Bellamy's Crew
Men of feckless irresponsibility who scorned those with a home, preferring the flat horizons of seas than the cramped walls and cubicles of sedentary living.
They neatly sidestepped whole generations that had been bound in chains, poisoned and trapped. Bellamy danced around in a merry circle, leading his crew to slip the chains, spit the poison and vault the walls. The human cogs watched in rage and screamed, calling them vagabonds, dirty reprobates and lazy good-for-nothing scum.
Tipping his hat to the odious stares, Bellamy caroused, a life lived with zest and laziness.
“Why if he had wanted us to work he would not have created this wine”
He would extend the bottle and wink:
“With a skinful of this, would you rush out to commit economics?”
The crew readily assented, despite fear and hunger never being far at hand.
Work was often an issue, despite being purveyors of rare services and desirable expertise. Sought after in a world ruled by psychotic jackals, devoured by ruthless vultures and shat upon by all those above, Bellamy and his crew dine delicately with the vultures, sidestep the shit and elegantly remove the bone from the rabid jackals, never forgetting to kindly share it along with other miscreants found along their way. Believing, to a man, that you couldn’t be truly happy when surrounded by other people’s wretchedness.
“How can you make merry if those around you are not?” Bellamy would earnestly intone.
Mangled cosmic beauties refusing the well-worn yoke that had so effectively ensnared many of their kind in a daily grind. They looked through you and to each other, face to face bound by the unwavering solidarity that is forged and tempered in the fiery furnace of shared misery.
In their new work, the young ragamuffins of old had discovered, if not peace, at least an ordered chaos that enabled further transgressions and delinquent pleasures.
Virtues and graces, those little niceties that once marked the boundaries of our civilisations.

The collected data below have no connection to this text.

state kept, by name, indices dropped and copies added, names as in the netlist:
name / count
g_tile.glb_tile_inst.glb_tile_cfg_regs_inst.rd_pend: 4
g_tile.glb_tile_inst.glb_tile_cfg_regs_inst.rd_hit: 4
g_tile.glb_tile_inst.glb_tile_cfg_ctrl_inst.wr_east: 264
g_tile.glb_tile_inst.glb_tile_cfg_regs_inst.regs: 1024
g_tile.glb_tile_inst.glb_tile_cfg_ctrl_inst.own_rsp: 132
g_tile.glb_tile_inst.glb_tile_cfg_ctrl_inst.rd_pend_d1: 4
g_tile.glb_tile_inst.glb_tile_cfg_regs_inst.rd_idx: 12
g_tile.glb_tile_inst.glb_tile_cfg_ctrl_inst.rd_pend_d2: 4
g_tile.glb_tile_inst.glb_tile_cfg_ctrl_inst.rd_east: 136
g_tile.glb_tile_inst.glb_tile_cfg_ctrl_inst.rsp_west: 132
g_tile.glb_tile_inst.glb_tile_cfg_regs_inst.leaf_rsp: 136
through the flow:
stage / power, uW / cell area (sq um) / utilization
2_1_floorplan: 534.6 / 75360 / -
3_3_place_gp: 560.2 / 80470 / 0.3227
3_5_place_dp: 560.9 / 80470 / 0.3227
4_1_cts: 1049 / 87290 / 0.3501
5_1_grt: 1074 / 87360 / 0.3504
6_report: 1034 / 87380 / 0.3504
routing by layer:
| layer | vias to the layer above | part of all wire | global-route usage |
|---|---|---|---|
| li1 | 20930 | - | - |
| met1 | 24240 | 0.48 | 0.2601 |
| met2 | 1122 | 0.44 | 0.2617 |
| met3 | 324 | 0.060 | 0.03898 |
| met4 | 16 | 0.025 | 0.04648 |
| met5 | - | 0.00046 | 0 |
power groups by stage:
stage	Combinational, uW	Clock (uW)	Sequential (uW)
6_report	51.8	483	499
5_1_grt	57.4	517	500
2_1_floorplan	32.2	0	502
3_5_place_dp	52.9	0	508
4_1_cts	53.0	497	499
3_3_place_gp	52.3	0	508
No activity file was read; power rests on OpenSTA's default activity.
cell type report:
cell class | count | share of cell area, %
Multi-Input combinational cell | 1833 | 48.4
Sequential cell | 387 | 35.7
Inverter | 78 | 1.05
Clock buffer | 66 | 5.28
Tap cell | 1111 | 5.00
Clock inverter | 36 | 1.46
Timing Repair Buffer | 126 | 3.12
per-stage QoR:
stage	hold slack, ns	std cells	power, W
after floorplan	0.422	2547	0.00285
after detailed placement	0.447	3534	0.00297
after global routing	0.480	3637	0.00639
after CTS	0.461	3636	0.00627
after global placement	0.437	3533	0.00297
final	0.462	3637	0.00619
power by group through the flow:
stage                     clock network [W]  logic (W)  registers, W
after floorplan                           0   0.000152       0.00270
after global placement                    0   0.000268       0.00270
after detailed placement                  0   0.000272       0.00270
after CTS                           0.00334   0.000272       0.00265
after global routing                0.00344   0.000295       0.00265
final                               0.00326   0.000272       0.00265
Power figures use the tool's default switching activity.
File: src/verilog/servo_sig_pkg.sv
////////////////////////////////////////////////////////////////////////////
// servo signal path types: raw adc samples, filtered signal, dac word
////////////////////////////////////////////////////////////////////////////

`default_nettype none

package servo_sig_pkg;

	////////////////////////////////////////////////////////////////////////////
	// widths

	// one ltc2195 channel
	localparam int RAW_WIDTH    = 16;
	// filtered value and channel difference
	localparam int SIGNAL_WIDTH = 24;
	// fast dac word, msbs of the signal
	localparam int DAC_WIDTH    = 16;

	////////////////////////////////////////////////////////////////////////////
	// types

	typedef logic signed [RAW_WIDTH-1:0]    adc_raw_t;
	typedef logic signed [SIGNAL_WIDTH-1:0] signal_t;
	typedef logic signed [DAC_WIDTH-1:0]    dac_word_t;

	// both adc channels, sampled together
	typedef struct packed {
		adc_raw_t ch0;
		adc_raw_t ch1;
	} adc_pair_t;

endpackage

`default_nettype wire
File: src/verilog/sample_buffer.sv
////////////////////////////////////////////////////////////////////////////
// sample buffer: circular fifo of differences, one credit back per pop
////////////////////////////////////////////////////////////////////////////

`default_nettype none

module sample_buffer
	import servo_sig_pkg::*;
#(
	parameter int BUF_DEPTH = 8
) (
	input  wire logic    i_clk1,
	input  wire logic    i_rst,
	input  wire logic    i_push,
	input  wire signal_t i_push_data,
	input  wire logic    i_pop,
	output logic         o_not_empty,
	output signal_t      o_head,
	output logic         o_credit
);

	localparam int PTR_WIDTH = (BUF_DEPTH > 1) ? $clog2(BUF_DEPTH) : 1;
	localparam int CNT_WIDTH = $clog2(BUF_DEPTH + 1);

	typedef logic [PTR_WIDTH-1:0] ptr_t;
	typedef logic [CNT_WIDTH-1:0] cnt_t;

	localparam ptr_t PTR_LAST = ptr_t'(BUF_DEPTH - 1);

	signal_t mem [BUF_DEPTH];
	ptr_t    wr_ptr;
	ptr_t    rd_ptr;
	cnt_t    count;
	logic    pop;

	assign o_not_empty = (count != '0);
	assign o_head      = mem[rd_ptr];
	// no pop from an empty buffer
	assign pop         = i_pop & o_not_empty;

	// storage
	// the producer holds a credit for every push, so no full check
	always_ff @(posedge i_clk1) begin
		if (i_push) begin
			mem[wr_ptr] <= i_push_data;
		end
	end

	////////////////////////////////////////////////////////////////////////////
	// pointers and occupancy

	always_ff @(posedge i_clk1) begin
		if (i_rst) begin
			wr_ptr <= '0;
			rd_ptr <= '0;
			count  <= '0;
		end else begin
			if (i_push) begin
				wr_ptr <= (wr_ptr == PTR_LAST) ? '0 : wr_ptr + ptr_t'(1);
			end
			if (pop) begin
				rd_ptr <= (rd_ptr == PTR_LAST) ? '0 : rd_ptr + ptr_t'(1);
			end
			case ({i_push, pop})
				2'b10:   count <= count + cnt_t'(1);
				2'b01:   count <= count - cnt_t'(1);
				default: count <= count;
			endcase
		end
	end

	// credit one cycle after each pop
	always_ff @(posedge i_clk1) begin
		if (i_rst) begin
			o_credit <= 1'b0;
		end else begin
			o_credit <= pop;
		end
	end

endmodule

`default_nettype wire
### config.mk
export PLATFORM = sky130hd
export DESIGN_NAME = dac_output_stage
export DESIGN_NICKNAME = d
export VERILOG_FILES = /design/src/verilog/servo_sig_pkg.sv /design/src/verilog/dac_output_stage.sv
export SDC_FILE = /design/constraint.sdc
export NUM_CORES = 1
export LEC_CHECK = 0
export BUFFER_PORTS_ARGS = -buffer_cell sky130_fd_sc_hd__buf_2
export CORE_AREA = 8 8 56 58
export CTS_CLUSTER_DIAMETER = 40
export DETAILED_ROUTE_END_ITERATION = 8
export DIE_AREA = 0 0 64 66
export SETUP_SLACK_MARGIN = 0.3
export SYNTH_ARGS = -nofsm -noshare
export SYNTH_HDL_FRONTEND = slang
export SYNTH_SLANG_ARGS = --single-unit
### constraint.sdc
create_clock -name i_clk1 -period 1 [get_ports i_clk1]
set_input_delay 0.15 -clock i_clk1 [delete_from_list [all_inputs] [get_ports i_clk1]]
set_output_delay 0.15 -clock i_clk1 [all_outputs]
set_load 0.01 [all_outputs]
### src/verilog/servo_sig_pkg.sv
////////////////////////////////////////////////////////////////////////////
// servo signal path types: raw adc samples, filtered signal, dac word
////////////////////////////////////////////////////////////////////////////

`default_nettype none

package servo_sig_pkg;

	////////////////////////////////////////////////////////////////////////////
	// widths

	// one ltc2195 channel
	localparam int RAW_WIDTH    = 16;
	// filtered value and channel difference
	localparam int SIGNAL_WIDTH = 24;
	// fast dac word, msbs of the signal
	localparam int DAC_WIDTH    = 16;

	////////////////////////////////////////////////////////////////////////////
	// types

	typedef logic signed [RAW_WIDTH-1:0]    adc_raw_t;
	typedef logic signed [SIGNAL_WIDTH-1:0] signal_t;
	typedef logic signed [DAC_WIDTH-1:0]    dac_word_t;

	// both adc channels, sampled together
	typedef struct packed {
		adc_raw_t ch0;
		adc_raw_t ch1;
	} adc_pair_t;

endpackage

`default_nettype wire
### src/verilog/dac_output_stage.sv
////////////////////////////////////////////////////////////////////////////
// dac output stage: pops the buffer, keeps the msbs, holds under stall
////////////////////////////////////////////////////////////////////////////

`default_nettype none

module dac_output_stage
	import servo_sig_pkg::*;
(
	input  wire logic    i_clk1,
	input  wire logic    i_rst,
	input  wire logic    i_not_empty,
	input  wire signal_t i_head,
	output logic         o_pop,
	input  wire logic    i_dac_ready,
	output logic         o_dac_valid,
	output dac_word_t    o_dac
);

	logic slot_free;

	// word register empty or leaving this cycle
	assign slot_free = ~o_dac_valid | i_dac_ready;
	assign o_pop     = i_not_empty & slot_free;

	// valid flag
	always_ff @(posedge i_clk1) begin
		if (i_rst) begin
			o_dac_valid <= 1'b0;
		end else if (o_pop) begin
			o_dac_valid <= 1'b1;
		end else if (i_dac_ready) begin
			// transfer done, nothing new
			o_dac_valid <= 1'b0;
		end
	end

	// top dac bits of the difference
	// word stays put until the transfer
	always_ff @(posedge i_clk1) begin
		if (o_pop) begin
			o_dac <= i_head[SIGNAL_WIDTH-1 -: DAC_WIDTH];
		end
	end

endmodule

`default_nettype wire

==> results of run 1 <==
[area by class of cell]
type,count,share of cell area [%]
Multi-Input combinational cell,3,3.69
Clock buffer,3,2.65
Sequential cell,17,59.1
Timing Repair Buffer,41,29.1
Tap cell,30,4.42
Clock inverter,1,0.590
Inverter,1,0.442
[critical path: stages, from the launching register on]
cell and delay (ns):
dfxtp_2 0.36, nand2b_4 0.05, and2_4 0.14, buf_6 0.11
[power by group]
part / switching [mW] / internal, mW / leakage [nW]
registers: 0.0129 / 0.827 / 0.163
clock network: 0.199 / 0.148 / 0.0177
logic: 0.0712 / 0.0831 / 0.193
[final timing paths]
kind	startpoint	endpoint	slack, ns	cells past startpoint
worst max-delay path	o_dac_valid	o_pop	-0.09	3
worst min-delay path	i_head[14]	o_dac[6]	0.04	1
worst min register to register	o_dac_valid	o_dac_valid	0.65	4
worst max register to register	o_dac_valid	o_dac[0]	-0.06	3
[flip-flops by register name (all words and copies together), names as in the netlist]
| register | count |
|---|---|
| o_dac_valid | 1 |
| o_dac | 16 |
[layout by cell type, fill, tap and decap left out, drive strengths merged]
cell type	count
buf	40
edfxtp	16
clkbuf	3
nand2b	1
and2	1
inv	1
a21oi	1
clkinv	1
dlygate4sd3	1
dfxtp	1
[cell usage after synthesis]
cell type,number,share of area [%]
dfxtp_1,1,3.7
inv_1,1,0.70
a21oi_2,1,1.6
nand2b_4,1,2.6
and2_4,1,1.6
edfxtp_1,16,90
[routing by layer]
layer / part of all wire [%] / routed length [um] / global-route usage [%] / up-vias
met3: 19 / 251 / 6.10 / 0
li1: - / - / - / 169
met4: 0 / 0 / 1.67 / 0
met1: 42 / 550 / 6.50 / 153
met5: 0 / 0 / 0 / -
met2: 39 / 509 / 8.66 / 32
[logic make-up after synthesis]
family | Yosys count
AOI/OAI and AO/OA | 1
buffers and inverters | 1
DFF | 17
and+or+nand+nor | 2
[repair_timing]
item / 4_1_cts / 5_1_grt
pin swaps: 1 / 1
hold endpoints to repair: 1 / 0
gates resized for setup: 3 / 2
setup buffers: 2 / 1
hold buffers: 1 / 0
setup endpoints to repair: 34 / 35
[through the flow]
stage / cells / util [%] / setup slack, ns
floorplan: 21 / - / 0.0361
global placement: 88 / 32.7 / 0.0194
detailed placement: 88 / 32.7 / 0.00944
CTS: 95 / 35.8 / -0.108
global route: 96 / 36.6 / -0.138
finish: 96 / 36.6 / -0.0911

The fevered craziness of our system, that manically eats and then regurgitates ever-increasing portions of our world. The digested slop is safely stripped of the original beauty and shorn of any uniqueness that potentially provided meaning. Amongst such homogenous wastes and imploded landscapes did Bellamy and his crew joyfully tread. Nonetheless, they too were spinning chaotically in orbits, yet perhaps with a greater beauty than this post-industrial realm’s well-worn groove, where solitude and hunger stalk the land, destroying all in its wake.
Every historical encounter with a native people grew into a metaphorical and sometimes literal genocide. Any and all means for autonomous living are brutally stripped away, unique languages erased and entire cosmologies bludgeoned.
Every original way of seeing the world has been puréed into venomous mush.
A pointed look from Bellamy is the cue for Yanez to ask:
“What do we have left to lose?”
With a face half satyr and half enlightened prophet, Bellamy responds, addressing the whole crew:
“Nothing. This will be a good deed lads and most likely the last one we do!”
Yanez, his wiry frame gesticulating wildly, a reminder of his more indulgent heroin days, intones: “Bellamy, to a man we, would lay our lives down for you” The rest of the crew rumbles in assent.
“Whose ship?” bellows Bellamy.
Before the phrase even escapes his lips, the words are drowned out by waves of
“Our ship! Our ship Our ship!”.
A rare smile cracks his weathered visage. He stares back gleaming at the frenzied crew, as they shout themselves hoarse with fervent glee. Keen eyed observers may even spy a wet glimmer in the corner of one eye.
Their path will not be free of hardship, but it shall be filled with joy in defiance, communion in mischief, and a stubborn refusal to abandon the art of living.